Date: 3.5.2019
Researchers have discovered that honey bees are able to share immunity with other bees and to their offspring in a hive by transmitting RNA 'vaccines' through royal jelly and worker jelly. The jelly is the bee equivalent of mother's milk: a secretion used to provide nutrition to worker and queen bee larvae.
The findings suggest new ways to protect bees against viruses and the deadly Varroa mite that have been responsible for the recent dramatic decline in honey bee populations. Since around one third of the human diet globally is dependent on honey bee pollination, we need solutions urgently to help maintain flourishing bee colonies, for our food security and sustainability.
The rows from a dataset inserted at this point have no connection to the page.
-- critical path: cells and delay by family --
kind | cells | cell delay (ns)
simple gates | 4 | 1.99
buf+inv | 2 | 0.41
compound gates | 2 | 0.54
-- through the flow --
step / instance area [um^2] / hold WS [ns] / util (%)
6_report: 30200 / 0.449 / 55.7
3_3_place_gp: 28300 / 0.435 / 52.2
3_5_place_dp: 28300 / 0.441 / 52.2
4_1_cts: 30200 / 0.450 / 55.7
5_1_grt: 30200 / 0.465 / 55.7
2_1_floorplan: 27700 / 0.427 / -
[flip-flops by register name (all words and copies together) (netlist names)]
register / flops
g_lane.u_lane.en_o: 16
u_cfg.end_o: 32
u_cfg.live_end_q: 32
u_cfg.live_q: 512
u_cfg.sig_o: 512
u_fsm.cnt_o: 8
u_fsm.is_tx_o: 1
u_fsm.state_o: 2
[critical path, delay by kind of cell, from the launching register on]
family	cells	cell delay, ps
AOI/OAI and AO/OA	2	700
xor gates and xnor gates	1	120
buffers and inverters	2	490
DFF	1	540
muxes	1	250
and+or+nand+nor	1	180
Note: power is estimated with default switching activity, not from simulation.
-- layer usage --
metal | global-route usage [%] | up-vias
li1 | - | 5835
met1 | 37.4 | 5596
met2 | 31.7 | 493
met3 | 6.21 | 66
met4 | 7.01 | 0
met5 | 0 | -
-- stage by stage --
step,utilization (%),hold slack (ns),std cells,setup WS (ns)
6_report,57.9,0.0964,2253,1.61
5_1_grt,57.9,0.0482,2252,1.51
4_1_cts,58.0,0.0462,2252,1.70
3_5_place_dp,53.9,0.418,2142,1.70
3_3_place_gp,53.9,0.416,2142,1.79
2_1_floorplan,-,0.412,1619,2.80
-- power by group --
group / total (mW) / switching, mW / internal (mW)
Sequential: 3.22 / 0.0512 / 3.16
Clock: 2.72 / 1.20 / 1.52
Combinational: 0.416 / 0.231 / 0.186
<file path="src/rtl/msixc_pkg.sv">
package msixc_pkg;

  localparam logic [7:0]  CAP_ID     = 8'h11;
  localparam logic [63:0] PAGE_BYTES = 64'h1000;
  localparam logic [63:0] PBA_SHIFT  = 64'h800;
  localparam logic [63:0] MAX_ORIG   = 64'h8000_0000;
  localparam int          MAX_VEC    = 2048;

  localparam int CTL_EN_BIT   = 31;
  localparam int CTL_MASK_BIT = 30;

  typedef enum logic [1:0] {
    DW_CTRL = 2'd0,
    DW_TBL  = 2'd1,
    DW_PBA  = 2'd2,
    DW_NONE = 2'd3
  } cap_dw_e;

  typedef struct packed {
    logic en;
    logic mask;
  } ctl_bits_t;

  function automatic logic [63:0] adj_size(input logic [63:0] orig);
    if (orig == 64'd0)            return 64'd0;
    else if (orig < PAGE_BYTES)   return PAGE_BYTES;
    else                          return orig;
  endfunction

  function automatic logic [63:0] grown_size(input logic [63:0] orig);
    if (orig == 64'd0) return PAGE_BYTES;
    else               return adj_size(orig) << 1;
  endfunction

  function automatic logic params_bad(input int nvec, input logic [63:0] orig);
    return (nvec < 1) || (nvec > MAX_VEC) || (orig > MAX_ORIG);
  endfunction

endpackage

</file>
<file path="src/rtl/msixc_size.sv">
module msixc_size
  import msixc_pkg::*;
#(
  parameter int          NUM_VEC   = 8,
  parameter logic [2:0]  BAR_IDX   = 3'd0,
  parameter logic [63:0] ORIG_SIZE = 64'h0
) (
  output logic        err_o,
  output logic [32:0] bar_size_o,
  output logic [31:0] tbl_dw_o,
  output logic [31:0] pba_dw_o
);

  localparam logic        BAD     = params_bad(NUM_VEC, ORIG_SIZE);
  localparam logic [63:0] ADJ     = adj_size(ORIG_SIZE);
  localparam logic [63:0] GROWN   = grown_size(ORIG_SIZE);
  localparam logic [63:0] PBA_OFS = ADJ + PBA_SHIFT;

  always_comb begin
    err_o = BAD;
    if (BAD) begin
      bar_size_o = '0;
      tbl_dw_o   = '0;
      pba_dw_o   = '0;
    end else begin
      bar_size_o = GROWN[32:0];
      tbl_dw_o   = {ADJ[31:3], BAR_IDX};
      pba_dw_o   = {PBA_OFS[31:3], BAR_IDX};
    end
  end

endmodule

</file>
<file path="src/rtl/msixc_regs.sv">
module msixc_regs
  import msixc_pkg::*;
#(
  parameter int         NUM_VEC  = 8,
  parameter int         CFG_AW   = 6,
  parameter logic [7:0] CAP_PTR  = 8'h40,
  parameter logic [7:0] NEXT_PTR = 8'h00
) (
  input  logic              clk,
  input  logic              rst_n,
  input  logic              cfg_we,
  input  logic [CFG_AW-1:0] cfg_addr,
  input  logic [3:0]        cfg_be,
  input  logic [31:0]       cfg_wdata,
  input  logic              err_i,
  input  logic [31:0]       tbl_dw_i,
  input  logic [31:0]       pba_dw_i,
  output logic [31:0]       cfg_rdata,
  output logic              cfg_hit,
  output ctl_bits_t         ctl_q,
  output logic              ctl_wr,
  output ctl_bits_t         ctl_nxt
);

  localparam int                NDW    = 3;
  localparam logic [CFG_AW-1:0] BASE   = CFG_AW'(CAP_PTR >> 2);
  localparam logic [10:0]       QSIZE  = 11'(NUM_VEC - 1);

  logic [NDW-1:0] sel;
  cap_dw_e        dw_sel;

  for (genvar g = 0; g < NDW; g++) begin : g_dec
    localparam logic [CFG_AW-1:0] ADDR_G = BASE + CFG_AW'(g);
    assign sel[g] = !err_i && (cfg_addr == ADDR_G);
  end

  always_comb begin
    dw_sel = DW_NONE;
    if (sel[0])      dw_sel = DW_CTRL;
    else if (sel[1]) dw_sel = DW_TBL;
    else if (sel[2]) dw_sel = DW_PBA;
  end

  assign cfg_hit = |sel;

  always_comb begin
    unique case (dw_sel)
      DW_CTRL: cfg_rdata = {ctl_q.en, ctl_q.mask, 3'b000, QSIZE, NEXT_PTR, CAP_ID};
      DW_TBL:  cfg_rdata = tbl_dw_i;
      DW_PBA:  cfg_rdata = pba_dw_i;
      default: cfg_rdata = '0;
    endcase
  end

  assign ctl_wr       = cfg_we && sel[0] && cfg_be[3];
  assign ctl_nxt.en   = cfg_wdata[CTL_EN_BIT];
  assign ctl_nxt.mask = cfg_wdata[CTL_MASK_BIT];

  always_ff @(posedge clk) begin
    if (!rst_n) begin
      ctl_q <= '0;
    end else if (ctl_wr) begin
      ctl_q <= ctl_nxt;
    end
  end

endmodule

</file>
<file path="src/rtl/msixc_scan.sv">
module msixc_scan
  import msixc_pkg::*;
#(
  parameter int NUM_VEC = 8,
  parameter int VEC_W   = 3
) (
  input  logic             clk,
  input  logic             rst_n,
  input  logic             ctl_wr,
  input  ctl_bits_t        ctl_nxt,
  input  logic             rply_ready,
  output logic             rply_valid,
  output logic [VEC_W-1:0] rply_vec,
  output logic             busy,
  output logic             intx_clear
);

  localparam logic [VEC_W-1:0] LAST = VEC_W'(NUM_VEC - 1);

  logic             active_q;
  logic [VEC_W-1:0] idx_q;
  logic             at_last;
  logic             go;

  if (NUM_VEC <= 1) begin : g_single
    assign at_last = 1'b1;
  end else begin : g_multi
    assign at_last = (idx_q == LAST);
  end

  assign go = ctl_nxt.en && !ctl_nxt.mask;

  always_ff @(posedge clk) begin
    if (!rst_n) begin
      active_q   <= 1'b0;
      idx_q      <= '0;
      intx_clear <= 1'b0;
    end else begin
      intx_clear <= ctl_wr && ctl_nxt.en;
      if (ctl_wr) begin
        active_q <= go;
        idx_q    <= '0;
      end else if (active_q && rply_ready) begin
        if (at_last) begin
          active_q <= 1'b0;
          idx_q    <= '0;
        end else begin
          idx_q <= idx_q + VEC_W'(1);
        end
      end
    end
  end

  assign rply_valid = active_q;
  assign rply_vec   = idx_q;
  assign busy       = active_q;

endmodule

</file>
<file path="src/rtl/msix_cap_ctrl.sv">
module msix_cap_ctrl
  import msixc_pkg::*;
#(
  parameter int          NUM_VEC   = 8,
  parameter logic [2:0]  BAR_IDX   = 3'd0,
  parameter logic [63:0] ORIG_SIZE = 64'h0,
  parameter int          CFG_AW    = 6,
  parameter logic [7:0]  CAP_PTR   = 8'h40,
  parameter logic [7:0]  NEXT_PTR  = 8'h00,
  parameter int          VEC_W     = (NUM_VEC > 1) ? $clog2(NUM_VEC) : 1
) (
  input  logic              clk,
  input  logic              rst_n,
  input  logic              cfg_we,
  input  logic [CFG_AW-1:0] cfg_addr,
  input  logic [3:0]        cfg_be,
  input  logic [31:0]       cfg_wdata,
  output logic [31:0]       cfg_rdata,
  output logic              cfg_hit,
  output logic              cfg_err,
  output logic [32:0]       bar_size,
  output logic              msix_en,
  output logic              mask_all,
  output logic              intx_clear,
  output logic              busy,
  output logic              rply_valid,
  input  logic              rply_ready,
  output logic [VEC_W-1:0]  rply_vec
);

  logic [31:0] tbl_dw;
  logic [31:0] pba_dw;
  ctl_bits_t   ctl_q;
  ctl_bits_t   ctl_nxt;
  logic        ctl_wr;

  msixc_size #(
    .NUM_VEC   (NUM_VEC),
    .BAR_IDX   (BAR_IDX),
    .ORIG_SIZE (ORIG_SIZE)
  ) size_i (
    .err_o      (cfg_err),
    .bar_size_o (bar_size),
    .tbl_dw_o   (tbl_dw),
    .pba_dw_o   (pba_dw)
  );

  msixc_regs #(
    .NUM_VEC  (NUM_VEC),
    .CFG_AW   (CFG_AW),
    .CAP_PTR  (CAP_PTR),
    .NEXT_PTR (NEXT_PTR)
  ) regs_i (
    .clk       (clk),
    .rst_n     (rst_n),
    .cfg_we    (cfg_we),
    .cfg_addr  (cfg_addr),
    .cfg_be    (cfg_be),
    .cfg_wdata (cfg_wdata),
    .err_i     (cfg_err),
    .tbl_dw_i  (tbl_dw),
    .pba_dw_i  (pba_dw),
    .cfg_rdata (cfg_rdata),
    .cfg_hit   (cfg_hit),
    .ctl_q     (ctl_q),
    .ctl_wr    (ctl_wr),
    .ctl_nxt   (ctl_nxt)
  );

  msixc_scan #(
    .NUM_VEC (NUM_VEC),
    .VEC_W   (VEC_W)
  ) scan_i (
    .clk        (clk),
    .rst_n      (rst_n),
    .ctl_wr     (ctl_wr),
    .ctl_nxt    (ctl_nxt),
    .rply_ready (rply_ready),
    .rply_valid (rply_valid),
    .rply_vec   (rply_vec),
    .busy       (busy),
    .intx_clear (intx_clear)
  );

  assign msix_en  = ctl_q.en;
  assign mask_all = ctl_q.mask;

endmodule

</file>
## src/rtl/cascade_timebase.sv

```systemverilog
module cascade_timebase #(
  parameter int HALF_W = 16,
  parameter int PSEL_W = 2,
  parameter bit WIDE   = 1'b0
) (
  input  logic                  clk,
  input  logic                  rst,
  input  logic                  sync,
  input  logic [PSEL_W-1:0]     psel,
  input  logic                  rd_req,
  input  logic [1:0]            rd_sel,
  output logic                  rd_valid,
  output logic [2*HALF_W-1:0]   rd_data,
  output logic                  link_o
);
  localparam int FULL_W = 2 * HALF_W;
  localparam int PRE_W  = 2 * ((1 << PSEL_W) - 1) + 1;

  logic [PRE_W-1:0]  pre_q, pre_lim;
  logic              tick;
  logic [FULL_W-1:0] now_val;
  logic [HALF_W-1:0] hold_q;

  assign pre_lim = {PRE_W{1'b1}} >> (PRE_W - 1 - 2 * int'(psel));
  assign tick    = pre_q >= pre_lim;

  always_ff @(posedge clk) begin
    if (rst || sync)  pre_q <= '0;
    else if (tick)    pre_q <= '0;
    else              pre_q <= pre_q + 1'b1;
  end

  generate
    if (WIDE) begin : g_wide
      logic [FULL_W-1:0] cnt_q;
      always_ff @(posedge clk) begin
        if (rst || sync) cnt_q <= '0;
        else if (tick)   cnt_q <= cnt_q + 1'b1;
      end
      assign now_val = cnt_q;
      assign link_o  = 1'b0;


      wide_link_low_chk: assert property (@(posedge clk) disable iff (rst) link_o == 1'b0);

      wide_sync_clear_chk: assert property (@(posedge clk) disable iff (rst)
        sync |=> cnt_q == '0);
    end else begin : g_chain
      localparam logic [HALF_W-1:0] MID = {1'b1, {(HALF_W-1){1'b0}}};
      logic [HALF_W-1:0] lo_q, hi_q, lo_d;
      logic link_q, link_d, link_rise;

      assign lo_d = lo_q + 1'b1;

      always_comb begin
        link_d = link_q;
        if (tick && lo_d == '0)       link_d = 1'b1;
        else if (tick && lo_d == MID) link_d = 1'b0;
      end
      assign link_rise = link_d & ~link_q;

      always_ff @(posedge clk) begin
        if (rst || sync) begin
          lo_q   <= '0;
          hi_q   <= '0;
          link_q <= 1'b1;
        end else begin
          if (tick)      lo_q <= lo_d;
          link_q <= link_d;
          if (link_rise) hi_q <= hi_q + 1'b1;
        end
      end

      assign now_val = {hi_q, lo_q};
      assign link_o  = link_q;


      link_shape_chk: assert property (@(posedge clk) disable iff (rst)
        link_q == !lo_q[HALF_W-1]);

      hi_hold_chk: assert property (@(posedge clk) disable iff (rst)
        (!sync && !(tick && lo_q == '1)) |=> $stable(hi_q));

      hi_step_chk: assert property (@(posedge clk) disable iff (rst)
        (!sync && tick && lo_q == '1) |=> hi_q == HALF_W'($past(hi_q) + 1'b1));

      chain_sync_clear_chk: assert property (@(posedge clk) disable iff (rst)
        sync |=> (lo_q == '0 && hi_q == '0 && link_q));
    end
  endgenerate

  always_ff @(posedge clk) begin
    if (rst) begin
      rd_valid <= 1'b0;
      rd_data  <= '0;
      hold_q   <= '0;
    end else begin
      rd_valid <= rd_req;
      if (rd_req) begin
        case (rd_sel)
          2'd0: begin
            rd_data <= {{HALF_W{1'b0}}, now_val[HALF_W-1:0]};
            hold_q  <= now_val[FULL_W-1:HALF_W];
          end
          2'd1:    rd_data <= {{HALF_W{1'b0}}, hold_q};
          default: rd_data <= now_val;
        endcase
      end
    end
  end


  idle_stable_chk: assert property (@(posedge clk) disable iff (rst)
    (!tick && !sync) |=> $stable(now_val));

  rd_valid_chk: assert property (@(posedge clk) disable iff (rst)
    rd_req |=> rd_valid);

  rd_quiet_chk: assert property (@(posedge clk) disable iff (rst)
    !rd_req |=> !rd_valid);

  held_upper_chk: assert property (@(posedge clk) disable iff (rst)
    (rd_req && rd_sel == 2'd1) |=> rd_data == {{HALF_W{1'b0}}, $past(hold_q)});
endmodule

```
Dr. Eyal Maori from the Wellcome Trust/Cancer Research UK Gurdon Institute, University of Cambridge, and his collaborators in Israel and the USA had been trialling a new type of antiviral therapy for bees when they got a hint that the bees were able to transmit biologically-active RNA molecules between colony members. The scientists today publish the evidence for such a bee-to-bee RNA transfer phenomenon in the journal Cell Reports.
These transmissible RNA molecules are produced by the honey bee's genes and by disease agents such as viruses. Unlike other RNA in the body, these RNA molecules do not code for protein. Instead, they play a direct role in immunity, gene regulation and other biological mechanisms.
In the study released today, the researchers demonstrated that dietary RNA is taken up from the ingestion system into the bee's circulatory fluid and spread to the jelly-secreting glands. The dietary RNA is then secreted with the jelly and taken-up by larvae fed on the jelly.